The signals from each antenna are recorded on a bank of approximately one-terabyte hard disc drives, and the information is time-stamped using atomic clocks. Once the disc drives are loaded with information, they are carried to the Pete V. Domenici Science Operations Center at the NRAO in Socorro. There, the information undergoes signal processing in a powerful set of digital computers that carry out the interferometry. These computers also make corrections for the rotation of the Earth, the slight shifts in the crust of the Earth over time, and other small measurement errors.

== Observations by the VLBA ==
The Very Long Baseline Array usually makes radio observations at wavelengths from three millimeters to 90 centimeters, or in other words, at frequencies from 0.3 gigahertz to 96 gigahertz. Within this frequency range, the VLBA observes in eight different frequency bands that are useful for radio astronomy. The VLBA also makes observations in two narrow radio bands below one gigahertz that include spectral lines produced by bright maser emissions.

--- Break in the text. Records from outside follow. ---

**config.mk**
```make
export PLATFORM = sky130hd
export DESIGN_NAME = conv_8_32
export DESIGN_NICKNAME = d
export VERILOG_FILES = /design/src/rtl/conv_8_32.sv
export SDC_FILE = /design/constraint.sdc
export NUM_CORES = 1
export LEC_CHECK = 0
export ABC_AREA = 1
export CAP_MARGIN = 20
export CORE_MARGIN = 4
export CORE_UTILIZATION = 55
export DETAILED_ROUTE_END_ITERATION = 8
export GPL_TIMING_DRIVEN = 0
export PLACE_DENSITY = 0.75
export SYNTH_ARGS = -nofsm -noshare
export SYNTH_HDL_FRONTEND = slang
export SYNTH_SLANG_ARGS = --single-unit
```
**constraint.sdc**
```tcl
create_clock -name aclk -period 3.9 [get_ports aclk]
set_clock_uncertainty 0.15 [all_clocks]
set_input_delay 0.585 -clock aclk [delete_from_list [all_inputs] [get_ports aclk]]
set_output_delay 0.585 -clock aclk [all_outputs]
set_load 0.01 [all_outputs]
```
[config.mk]
export PLATFORM = sky130hd
export DESIGN_NAME = hazard_unit
export DESIGN_NICKNAME = d
export VERILOG_FILES = /design/src/rtl/mips_pkg.sv /design/src/rtl/sat_counter.sv /design/src/rtl/hazard_unit.sv
export SDC_FILE = /design/constraint.sdc
export NUM_CORES = 1
export LEC_CHECK = 0
export CAP_MARGIN = 20
export CORE_MARGIN = 5
export CORE_UTILIZATION = 51
export CTS_CLUSTER_SIZE = 16
export DETAILED_ROUTE_END_ITERATION = 8
export GPL_ROUTABILITY_DRIVEN = 0
export HOLD_SLACK_MARGIN = 0.06
export PLACE_DENSITY = 0.88
export SLEW_MARGIN = 20
export SYNTH_ARGS = -nofsm -noshare
export SYNTH_HDL_FRONTEND = slang
export SYNTH_HIERARCHICAL = 1
export SYNTH_SLANG_ARGS = --single-unit
[constraint.sdc]
create_clock -name clk -period 5.2 [get_ports clk]
set_input_delay 1.04 -clock clk [delete_from_list [all_inputs] [get_ports clk]]
set_output_delay 1.04 -clock clk [all_outputs]
set_load 0.03 [all_outputs]
[src/rtl/mips_pkg.sv]
// Shared MIPS core definitions: register-index width, opcodes and hazard FSM encoding.
package mips_pkg;

  localparam int unsigned REG_W = 5;

  localparam logic [5:0] OP_RTYPE = 6'h00;
  localparam logic [5:0] OP_LW    = 6'h23;
  localparam logic [5:0] OP_SW    = 6'h2b;
  localparam logic [5:0] OP_BEQ   = 6'h04;

  typedef enum logic [0:0] {
    HZ_RUN   = 1'b0,
    HZ_STALL = 1'b1
  } hz_state_e;

endpackage
[config.mk]
export PLATFORM = sky130hd
export DESIGN_NAME = key_event_scheduler
export DESIGN_NICKNAME = d
export VERILOG_FILES = /design/src/rtl/key_event_scheduler_pkg.sv /design/src/rtl/key_event_scheduler_fifo.sv /design/src/rtl/key_event_scheduler.sv
export SDC_FILE = /design/constraint.sdc
export NUM_CORES = 1
export LEC_CHECK = 0
export BUFFER_PORTS_ARGS = -buffer_cell sky130_fd_sc_hd__buf_2
export CAP_MARGIN = 0
export CORE_MARGIN = 2
export CORE_UTILIZATION = 59
export CTS_CLUSTER_SIZE = 10
export DETAILED_ROUTE_END_ITERATION = 8
export GPL_TIMING_DRIVEN = 0
export PLACE_DENSITY = 0.78
export SLEW_MARGIN = 20
export SYNTH_ARGS = -nofsm -noshare
export SYNTH_HDL_FRONTEND = slang
export SYNTH_HIERARCHICAL = 1
export SYNTH_SLANG_ARGS = --single-unit
[constraint.sdc]
create_clock -name clk -period 6.5 [get_ports clk]
set_clock_uncertainty 0.2 [all_clocks]
set_input_delay 1.3 -clock clk [delete_from_list [all_inputs] [get_ports clk]]
set_output_delay 1.3 -clock clk [all_outputs]
set_load 0.02 [all_outputs]
[src/rtl/key_event_scheduler_pkg.sv]
`default_nettype none
// +--------------------------------------------------------------------------+
// | Module : key_event_scheduler_pkg                                         |
// | Brief  : Key codes, held-bitmap indices and event types for the scheduler |
// | Rev    : 1.0  initial release                                            |
// +--------------------------------------------------------------------------+
package key_event_scheduler_pkg;

  localparam int c_key_w = 8;

  localparam logic [c_key_w-1:0] c_key_up    = 8'h75;
  localparam logic [c_key_w-1:0] c_key_down  = 8'h72;
  localparam logic [c_key_w-1:0] c_key_left  = 8'h6B;
  localparam logic [c_key_w-1:0] c_key_right = 8'h74;
  localparam logic [c_key_w-1:0] c_key_space = 8'h29;
  localparam logic [c_key_w-1:0] c_no_key    = 8'h00;

  localparam int c_held_up    = 0;
  localparam int c_held_down  = 1;
  localparam int c_held_left  = 2;
  localparam int c_held_right = 3;
  localparam int c_held_space = 4;

  localparam int c_key_ev_w = c_key_w + 2;

  typedef struct packed {
    logic [c_key_w-1:0] key;
    logic               press;
    logic               rpt;
  } key_ev_t;

  typedef enum logic [1:0] {
    RPT_IDLE   = 2'd0,
    RPT_DELAY  = 2'd1,
    RPT_REPEAT = 2'd2
  } rpt_state_t;

  function automatic logic [4:0] held_mask(input logic [c_key_w-1:0] k);
    held_mask = 5'b0;
    case (k)
      c_key_up:    held_mask[c_held_up]    = 1'b1;
      c_key_down:  held_mask[c_held_down]  = 1'b1;
      c_key_left:  held_mask[c_held_left]  = 1'b1;
      c_key_right: held_mask[c_held_right] = 1'b1;
      c_key_space: held_mask[c_held_space] = 1'b1;
      default:     held_mask = 5'b0;
    endcase
  endfunction

  // Only the flap keys auto-repeat.
  function automatic logic is_repeatable(input logic [c_key_w-1:0] k);
    is_repeatable = (k == c_key_space) || (k == c_key_up);
  endfunction

endpackage
`default_nettype wire

[src/rtl/key_event_scheduler_fifo.sv]
`default_nettype none
// +--------------------------------------------------------------------------+
// | Module : key_event_fifo                                                  |
// | Brief  : Synchronous FIFO for key events, async active-low reset         |
// | Rev    : 1.0  initial release                                            |
// +--------------------------------------------------------------------------+
module key_event_fifo #(
  parameter int DEPTH = 4,
  parameter int WIDTH = 10
) (
  input  logic             clk,
  input  logic             rstn,
  input  logic             push,
  input  logic [WIDTH-1:0] push_data,
  input  logic             pop,
  output logic [WIDTH-1:0] pop_data,
  output logic             full,
  output logic             empty
);

  localparam int c_aw = $clog2(DEPTH);

  logic [WIDTH-1:0] r_mem [DEPTH];
  logic [c_aw-1:0]  r_wr_ptr;
  logic [c_aw-1:0]  r_rd_ptr;
  logic [c_aw:0]    r_count;
  logic             w_pop_ok;
  logic             w_push_ok;

  assign full      = (r_count == (c_aw+1)'(DEPTH));
  assign empty     = (r_count == '0);
  assign w_pop_ok  = pop & ~empty;
  // A full queue still accepts a push when the head leaves in the same cycle.
  assign w_push_ok = push & (~full | w_pop_ok);
  assign pop_data  = r_mem[r_rd_ptr];

  always_ff @(posedge clk or negedge rstn) begin
    if (!rstn) begin
      r_wr_ptr <= '0;
      r_rd_ptr <= '0;
      r_count  <= '0;
    end else begin
      if (w_push_ok) r_wr_ptr <= r_wr_ptr + c_aw'(1);
      if (w_pop_ok)  r_rd_ptr <= r_rd_ptr + c_aw'(1);
      case ({w_push_ok, w_pop_ok})
        2'b10:   r_count <= r_count + (c_aw+1)'(1);
        2'b01:   r_count <= r_count - (c_aw+1)'(1);
        default: r_count <= r_count;
      endcase
    end
  end

  always_ff @(posedge clk) begin
    if (w_push_ok) r_mem[r_wr_ptr] <= push_data;
  end

endmodule
`default_nettype wire

[src/rtl/key_event_scheduler.sv]
`default_nettype none
// +--------------------------------------------------------------------------+
// | Module : key_event_scheduler                                             |
// | Brief  : Turns keyboard code changes into queued press/release/repeat    |
// |          events with held bitmap and flap-key auto-repeat                |
// | Rev    : 1.0  initial release                                            |
// +--------------------------------------------------------------------------+
module key_event_scheduler
  import key_event_scheduler_pkg::*;
#(
  parameter int FIFO_DEPTH    = 4,
  parameter int REPEAT_DELAY  = 25000000,
  parameter int REPEAT_PERIOD = 10000000
) (
  input  logic               clk,
  input  logic               rstn,
  input  logic [c_key_w-1:0] key,
  input  logic               key_state,
  input  logic               enable,
  output logic               ev_valid,
  input  logic               ev_ready,
  output logic [c_key_w-1:0] ev_key,
  output logic               ev_press,
  output logic               ev_repeat,
  output logic [4:0]         held,
  output logic               overflow
);

  localparam int c_cnt_w = $clog2((REPEAT_DELAY > REPEAT_PERIOD) ? REPEAT_DELAY : REPEAT_PERIOD);

  logic [c_key_w-1:0] r_key_q;
  logic               r_state_q;
  logic               r_kb_ev;
  logic [c_key_w-1:0] r_kb_key;
  logic               r_kb_press;
  logic [4:0]         r_held;
  rpt_state_t         r_state;
  rpt_state_t         w_state_nxt;
  logic [c_cnt_w-1:0] r_cnt;
  logic [c_cnt_w-1:0] w_cnt_nxt;
  logic [c_key_w-1:0] r_rpt_key;
  logic [c_key_w-1:0] w_rpt_key_nxt;
  logic               r_rpt_pend;
  logic               r_overflow;

  logic               w_kb_det;
  logic               w_kb_rpt_press;
  logic               w_kb_rpt_rel;
  logic               w_expire;
  logic               w_rpt_emit;
  logic               w_rpt_req;
  logic               w_push;
  key_ev_t            w_push_ev;
  logic [c_key_ev_w-1:0] w_head;
  key_ev_t            w_head_ev;
  logic               w_full;
  logic               w_empty;

  // Change detector: the code is registered here and the event pushed one edge later.
  assign w_kb_det = ({key, key_state} != {r_key_q, r_state_q}) && (key != c_no_key);

  always_ff @(posedge clk or negedge rstn) begin
    if (!rstn) begin
      r_key_q    <= c_no_key;
      r_state_q  <= 1'b0;
      r_kb_ev    <= 1'b0;
      r_kb_key   <= c_no_key;
      r_kb_press <= 1'b0;
    end else begin
      r_key_q    <= key;
      r_state_q  <= key_state;
      r_kb_ev    <= w_kb_det;
      r_kb_key   <= key;
      r_kb_press <= key_state;
    end
  end

  always_ff @(posedge clk or negedge rstn) begin
    if (!rstn) begin
      r_held <= 5'b0;
    end else if (r_kb_ev) begin
      r_held <= r_kb_press ? (r_held | held_mask(r_kb_key)) : (r_held & ~held_mask(r_kb_key));
    end
  end

  assign w_kb_rpt_press = r_kb_ev & r_kb_press & is_repeatable(r_kb_key);
  assign w_kb_rpt_rel   = r_kb_ev & ~r_kb_press & (r_kb_key == r_rpt_key);
  assign w_expire = ((r_state == RPT_DELAY)  && (r_cnt == c_cnt_w'(REPEAT_DELAY - 1))) ||
                    ((r_state == RPT_REPEAT) && (r_cnt == c_cnt_w'(REPEAT_PERIOD - 1)));

  always_ff @(posedge clk or negedge rstn) begin
    if (!rstn) begin
      r_state   <= RPT_IDLE;
      r_cnt     <= '0;
      r_rpt_key <= c_no_key;
    end else begin
      r_state   <= w_state_nxt;
      r_cnt     <= w_cnt_nxt;
      r_rpt_key <= w_rpt_key_nxt;
    end
  end

  always_comb begin
    w_state_nxt   = r_state;
    w_cnt_nxt     = r_cnt + c_cnt_w'(1);
    w_rpt_key_nxt = r_rpt_key;
    w_rpt_emit    = 1'b0;
    if (!enable) begin
      w_state_nxt = RPT_IDLE;
      w_cnt_nxt   = '0;
    end else begin
      case (r_state)
        RPT_IDLE: begin
          w_cnt_nxt = '0;
          if (w_kb_rpt_press) begin
            w_state_nxt   = RPT_DELAY;
            w_rpt_key_nxt = r_kb_key;
          end
        end
        RPT_DELAY, RPT_REPEAT: begin
          if (w_kb_rpt_rel) begin
            w_state_nxt = RPT_IDLE;
            w_cnt_nxt   = '0;
          end else if (w_kb_rpt_press) begin
            w_state_nxt   = RPT_DELAY;
            w_cnt_nxt     = '0;
            w_rpt_key_nxt = r_kb_key;
          end else if (w_expire) begin
            w_state_nxt = RPT_REPEAT;
            w_cnt_nxt   = '0;
            w_rpt_emit  = 1'b1;
          end
        end
        default: begin
          w_state_nxt = RPT_IDLE;
          w_cnt_nxt   = '0;
        end
      endcase
    end
  end

  // Keyboard events win the push slot; a colliding repeat waits one entry deep.
  assign w_rpt_req = r_rpt_pend | w_rpt_emit;
  assign w_push    = enable & (r_kb_ev | w_rpt_req);

  always_comb begin
    w_push_ev = '0;
    if (r_kb_ev) begin
      w_push_ev.key   = r_kb_key;
      w_push_ev.press = r_kb_press;
      w_push_ev.rpt   = 1'b0;
    end else begin
      w_push_ev.key   = r_rpt_key;
      w_push_ev.press = 1'b1;
      w_push_ev.rpt   = 1'b1;
    end
  end

  always_ff @(posedge clk or negedge rstn) begin
    if (!rstn) begin
      r_rpt_pend <= 1'b0;
      r_overflow <= 1'b0;
    end else begin
      if (!enable)      r_rpt_pend <= 1'b0;
      else if (r_kb_ev) r_rpt_pend <= w_rpt_req;
      else              r_rpt_pend <= r_rpt_pend & w_rpt_emit;
      r_overflow <= w_push & w_full & ~ev_ready;
    end
  end

  key_event_fifo #(
    .DEPTH (FIFO_DEPTH),
    .WIDTH (c_key_ev_w)
  ) u_fifo (
    .clk       (clk),
    .rstn      (rstn),
    .push      (w_push),
    .push_data (w_push_ev),
    .pop       (ev_ready),
    .pop_data  (w_head),
    .full      (w_full),
    .empty     (w_empty)
  );

  assign w_head_ev = w_head;
  assign ev_valid  = ~w_empty;
  assign ev_key    = ev_valid ? w_head_ev.key   : c_no_key;
  assign ev_press  = ev_valid & w_head_ev.press;
  assign ev_repeat = ev_valid & w_head_ev.rpt;
  assign held      = r_held;
  assign overflow  = r_overflow;

endmodule
`default_nettype wire
==> report_table.html <==
<table>
<tr><th>Metric</th><th>Value</th></tr>
<tr><th colspan="2">Floorplanning</th></tr>
<tr><td>Starting utilization of the core area</td><td>around three fifths</td></tr>
<tr><td>Core region area</td><td>about 7700 sq um</td></tr>
<tr><td>Standard-cell rows</td><td>32</td></tr>
<tr><td>Top-Level Pins</td><td>30</td></tr>
<tr><td>Total Die Area</td><td>a little under 9000 sq um</td></tr>
<tr><td>Die outline width</td><td>93.5 um</td></tr>
<tr><td>Die boundary height</td><td>93.5 um</td></tr>
<tr><th colspan="2">Yosys</th></tr>
<tr><td>Post-synthesis instance total</td><td>approximately 360</td></tr>
<tr><td>Seq cells post-synth</td><td>99</td></tr>
<tr><td>Library cells used by synthesis</td><td>approximately 60</td></tr>
<tr><td>Number of synthesis warnings</td><td>6</td></tr>
<tr><td>Cell Area, Synth</td><td>roughly 4700 sq um</td></tr>
<tr><td>Avg Synthesized Cell Area</td><td>~13 sq um</td></tr>
<tr><td>Sequential element share of the synthesized area</td><td>a little under three fifths</td></tr>
<tr><td>Share of flip-flops with an asynchronous set or reset</td><td>59.6%</td></tr>
<tr><td>EDFF count, synth</td><td>40</td></tr>
<tr><td>Post-synth top flop</td><td>dfrtp_1</td></tr>
<tr><td>Syn Nets</td><td>388</td></tr>
<tr><th colspan="2">Place</th></tr>
<tr><td>Port Buf Inserts</td><td>29</td></tr>
<tr><td>Placer's final routability congestion estimate</td><td>0.795</td></tr>
<tr><td>Placed wire-length estimate after detailed placement</td><td>between 5 and 6 mm</td></tr>
<tr><th colspan="2">Clock tree</th></tr>
<tr><td>Source-to-sink clock delay at the later pin of the worst-skew pair</td><td>between 0.3 and 0.4 ns</td></tr>
<tr><td>Number of H-tree levels</td><td>3</td></tr>
<tr><td>Clk sinks</td><td>99</td></tr>
<tr><td>TritonCTS Buffers</td><td>9</td></tr>
<tr><td>Clock tree from TritonCTS</td><td>yes</td></tr>
<tr><td>CTS Root Buffer Type</td><td>clkbuf_8</td></tr>
<tr><td>Clock edge transition at the registers on the reported setup and hold paths</td><td>about 0.12 ns</td></tr>
<tr><td>Buffers from clock root to sink, at most</td><td>2</td></tr>
<tr><td>Number of setup buffers added after CTS</td><td>0</td></tr>
<tr><td>Count of hold buffers inserted by post-cts repair</td><td>0</td></tr>
<tr><td># resized after CTS</td><td>0</td></tr>
<tr><th colspan="2">Global route</th></tr>
<tr><td>Vias in the first global route</td><td>about 3,000</td></tr>
<tr><td>Maximum number of pins on one net before global-route repair</td><td>60</td></tr>
<tr><td>First-pass GRT wire length</td><td>about 15 mm</td></tr>
<tr><td>Overall track demand over capacity in global routing</td><td>around 22%</td></tr>
<tr><td>Antenna violations before repair</td><td>0</td></tr>
<tr><td>Remaining Overflow, GRT</td><td>0</td></tr>
<tr><th colspan="2">Routing</th></tr>
<tr><td>Average wire per standard cell</td><td>16.6 um</td></tr>
<tr><td>DRC violation count after routing</td><td>0</td></tr>
<tr><td>Pre-antenna DRT Iters</td><td>4</td></tr>
<tr><td>Avg Vias per Cell</td><td>between 5 and 6</td></tr>
<tr><td>DRT Wirelength</td><td>about 8.5 mm</td></tr>
<tr><td>Residual antenna-violating net count after detailed routing</td><td>0</td></tr>
<tr><td>Via count</td><td>between 2,000 and 3,000</td></tr>
<tr><td>Number of DRC markers in iteration 0</td><td>between 150 and 200</td></tr>
<tr><th colspan="2">Setup path</th></tr>
<tr><td>Worst path arrival time</td><td>about 2.0 ns</td></tr>
<tr><td>Highest net fanout along the worst path</td><td>10</td></tr>
<tr><td>Worst Setup Start Kind</td><td>register</td></tr>
<tr><td>Maximum single-stage delay on the critical path</td><td>0.55 ns</td></tr>
<tr><td>Cell mode on critical path</td><td>buf_2</td></tr>
<tr><td>Crit Path Category</td><td>reg -&gt; out</td></tr>
<tr><td>Kind of end point of the critical path</td><td>primary output</td></tr>
<tr><td>Worst-path cell chain</td><td>buf_2 &gt; mux4_2 &gt; nor2b_1 &gt; buf_2</td></tr>
<tr><td>Slowest CP cell</td><td>mux4_2</td></tr>
<tr><td>Reg-to-reg setup timing slack</td><td>between 3 and 4 ns</td></tr>
<tr><td>Data required time of the worst path</td><td>approximately 5 ns</td></tr>
<tr><th colspan="2">Timing</th></tr>
<tr><td>Unrepaired setup endpoints after global routing</td><td>false</td></tr>
<tr><td>Final setup viols</td><td>0</td></tr>
<tr><td>Share of the cycle needed by the critical path after routing</td><td>between 50% and 60%</td></tr>
<tr><td>Final slew viol count</td><td>0</td></tr>
<tr><td>Highest clock rate</td><td>~0.28 GHz</td></tr>
<tr><td>Final Hold Viols</td><td>0</td></tr>
<tr><td>Post-Route Setup TNS</td><td>0 ns</td></tr>
<tr><td>Relative max-transition margin</td><td>around half</td></tr>
<tr><td>Slew at the pin with the worst max-slew slack</td><td>roughly 0.74 ns</td></tr>
<tr><td>Final min period</td><td>3.52 ns</td></tr>
<tr><th colspan="2">Job</th></tr>
<tr><td>Maximum capacitance violations</td><td>0</td></tr>
<tr><th colspan="2">Power and ir drop</th></tr>
<tr><td>Max IR drop VDD</td><td>0.153 mV</td></tr>
<tr><td>Power density over the cells</td><td>a little over 300 nW/um^2</td></tr>
<tr><td>Static leakage power</td><td>2.12 nW</td></tr>
<tr><th colspan="2">Final layout</th></tr>
<tr><td>Final Util</td><td>between 60% and 70%</td></tr>
<tr><td>Growth of design area from synthesis to finish</td><td>10.4%</td></tr>
<tr><td># diodes</td><td>0</td></tr>
<tr><td>Fillcell total</td><td>564</td></tr>
<tr><td>Ratio of cells with drive above 1 in the final layout</td><td>approximately a quarter</td></tr>
<tr><td>Post-layout net count</td><td>~430</td></tr>
<tr><th colspan="2">Hold path</th></tr>
<tr><td>Worst hold path type</td><td>reg -&gt; reg</td></tr>
<tr><th colspan="2">Status</th></tr>
<tr><td>Outcome</td><td>finished clean</td></tr>
</table>
[cells by family after synthesis]
kind of cell	Yosys count	synth area share (%)
AO/OA/AOI/OAI	20	3.60
XOR/XNOR	44	8.16
adder cells (fa/ha/maj)	11	3.07
buffers and inverters	30	2.83
flip-flops	99	56.7
multiplexers	28	9.08
AND/OR/NAND/NOR	132	16.6
[cells in the mapped netlist, types with 3 or more instances]
cell / number / area (sq um)
and3_1: 5 / 31.3
xnor2_1: 17 / 149
clkbuf_1: 3 / 11.3
buf_4: 3 / 22.5
a21oi_1: 3 / 15.0
mux4_2: 10 / 225
inv_1: 16 / 60.1
mux2_1: 3 / 33.8
nor2b_1: 12 / 75.1
ha_1: 10 / 125
and2_2: 4 / 30.0
nand2_1: 17 / 63.8
mux2_2: 12 / 135
nor4_1: 8 / 50.1
nand4_1: 8 / 50.1
and2_1: 4 / 25.0
nor2_1: 28 / 105
buf_2: 6 / 30.0
nand3_1: 14 / 70.1
dfrtp_1: 59 / 1480
or4_1: 3 / 22.5
xor2_1: 27 / 236
nor4b_2: 3 / 45.0
nor3_1: 6 / 30.0
edfxtp_1: 40 / 1200
[state kept, by name, indices dropped and copies added (netlist names), 2 cells and up, named ones only]
signal	count
u_fifo/r_rd_ptr	2
r_kb_key	8
u_fifo/r_count	3
r_state	2
u_fifo/r_mem	40
u_fifo/r_wr_ptr	2
r_cnt	25
r_rpt_key	8
[metrics by stage]
step	cell area [sq um]	hold WS [ns]	cells	setup WS [ns]	total power, mW
finish	5220	0.309	511	2.98	1.62
global route	5220	0.330	511	2.84	1.71
CTS	5220	0.312	511	2.93	1.64
detailed placement	5000	0.292	495	3.17	1.24
global placement	5000	0.287	495	3.23	1.22
floorplan	4720	0.265	364	3.49	1.11
[path summary, 6_finish.rpt]
kind,end,from,depth (start not counted)
max in group asynchronous,u_fifo/r_rd_ptr[1],rstn,1
worst min register to register,r_cnt[0],r_cnt[0],1
min in group asynchronous,r_cnt[1],rstn,1
worst max-delay path,ev_key[5],u_fifo/r_rd_ptr[0],4
worst max register to register,u_fifo/r_count[2],r_kb_key[4],13
worst min-delay path,r_cnt[0],r_cnt[0],1
[layer usage]
layer / part of all wire (%) / up-vias / track usage, %
li1: - / 1390 / -
met1: 46 / 1467 / 31.5
met2: 48 / 77 / 34.2
met3: 4.0 / 15 / 4.51
met4: 1.8 / 0 / 7.84
met5: 0 / - / 0
[report_power, final]
group	internal (mW)	leakage (nW)	switching, mW	total (mW)
Combinational	0.193	0.877	0.246	0.439
Clock	0.156	0.106	0.244	0.400
Sequential	0.739	1.14	0.0408	0.779
Total	1.09	2.12	0.531	1.62
[cell type report]
cell class	instances	area, sq um	area share (%)
Multi-Input combinational cell	235	1910	36.7
Clock inverter	7	91.3	1.75
Clock buffer	9	124	2.38
Buffer	14	73.8	1.42
Sequential cell	99	2680	51.3
Inverter	16	60.1	1.15
Tap cell	102	128	2.45
Timing Repair Buffer	29	148	2.83
[cells in the final DEF, fill, tap and decap left out, types with 3 or more instances in the layout]
master    synthesis  routed
a21oi_1           3       3
and2_1            4       4
and2_2            4       4
and3_1            5       5
buf_2             6      34
buf_4             3       4
clkbuf_1          3       3
clkbuf_8          0       9
clkinv_8          0       4
dfrtp_1          59      59
edfxtp_1         40      40
ha_1             10      10
inv_1            16      16
inv_6             0       3
mux2_1            3       3
mux2_2           12      12
mux4_2           10      10
nand2_1          17      17
nand3_1          14      14
nand4_1           8       8
nor2_1           28      28
nor2b_1          12      12
nor3_1            6       6
nor4_1            8       8
nor4b_2           3       3
or4_1             3       3
xnor2_1          17      17
xor2_1           27      27
[critical path: cells and delay by family, from the launching register on]
family	cells	cell delay [ns]
buffers and inverters	2	0.51
AND/OR/NAND/NOR	1	0.15
flip-flops	1	0.42
multiplexers	1	0.55
Power figures use the tool's default switching activity.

The VLBA radio telescopes are located at:

VLBA Locations
| Toponym | U.S. state | Geographic coordinate system |  |
| St. Croix | U.S. Virgin Islands | 17°45′23″N 64°35′02″W﻿ / ﻿17.75652°N 64.58376°W | SC |
| Hancock | New Hampshire | 42°56′01″N 71°59′13″W﻿ / ﻿42.93362°N 71.98681°W | HN |
| North Liberty | Iowa | 41°46′18″N 91°34′27″W﻿ / ﻿41.77165°N 91.574133°W | NL |
| Fort Davis | Texas | 30°38′07″N 103°56′41″W﻿ / ﻿30.635214°N 103.944826°W | FD |
| Los Alamos | New Mexico | 35°46′31″N 106°14′44″W﻿ / ﻿35.7752887°N 106.2455897°W | LA |
| Pie Town | New Mexico | 34°18′04″N 108°07′09″W﻿ / ﻿34.30107°N 108.11912°W | PT |
| Kitt Peak | Arizona | 31°57′23″N 111°36′44″W﻿ / ﻿31.956253°N 111.612361°W | KP |
| Owens Valley | California | 37°13′54″N 118°16′38″W﻿ / ﻿37.23176°N 118.27714°W | OV |
| Brewster | Washington | 48°07′52″N 119°41′00″W﻿ / ﻿48.13117°N 119.68325°W | BR |
| Mauna Kea | Hawaii | 19°48′06″N 155°27′21″W﻿ / ﻿19.80159°N 155.45581°W | MK |

==High-Sensitivity Array==
The use of the VLBA can be scheduled dynamically, and its sensitivity can be improved by a factor of five by including other radio telescopes such as the Green Bank Telescope in West Virginia, the Very Large Array (VLA) in New Mexico and the Effelsberg radio telescope in Germany. These three additional sites are brought online for as much as 100 hours per four-month trimester. In this configuration, the entire array is known as the High-Sensitivity Array (HSA). The Arecibo radio telescope in Puerto Rico was also used, before it collapsed.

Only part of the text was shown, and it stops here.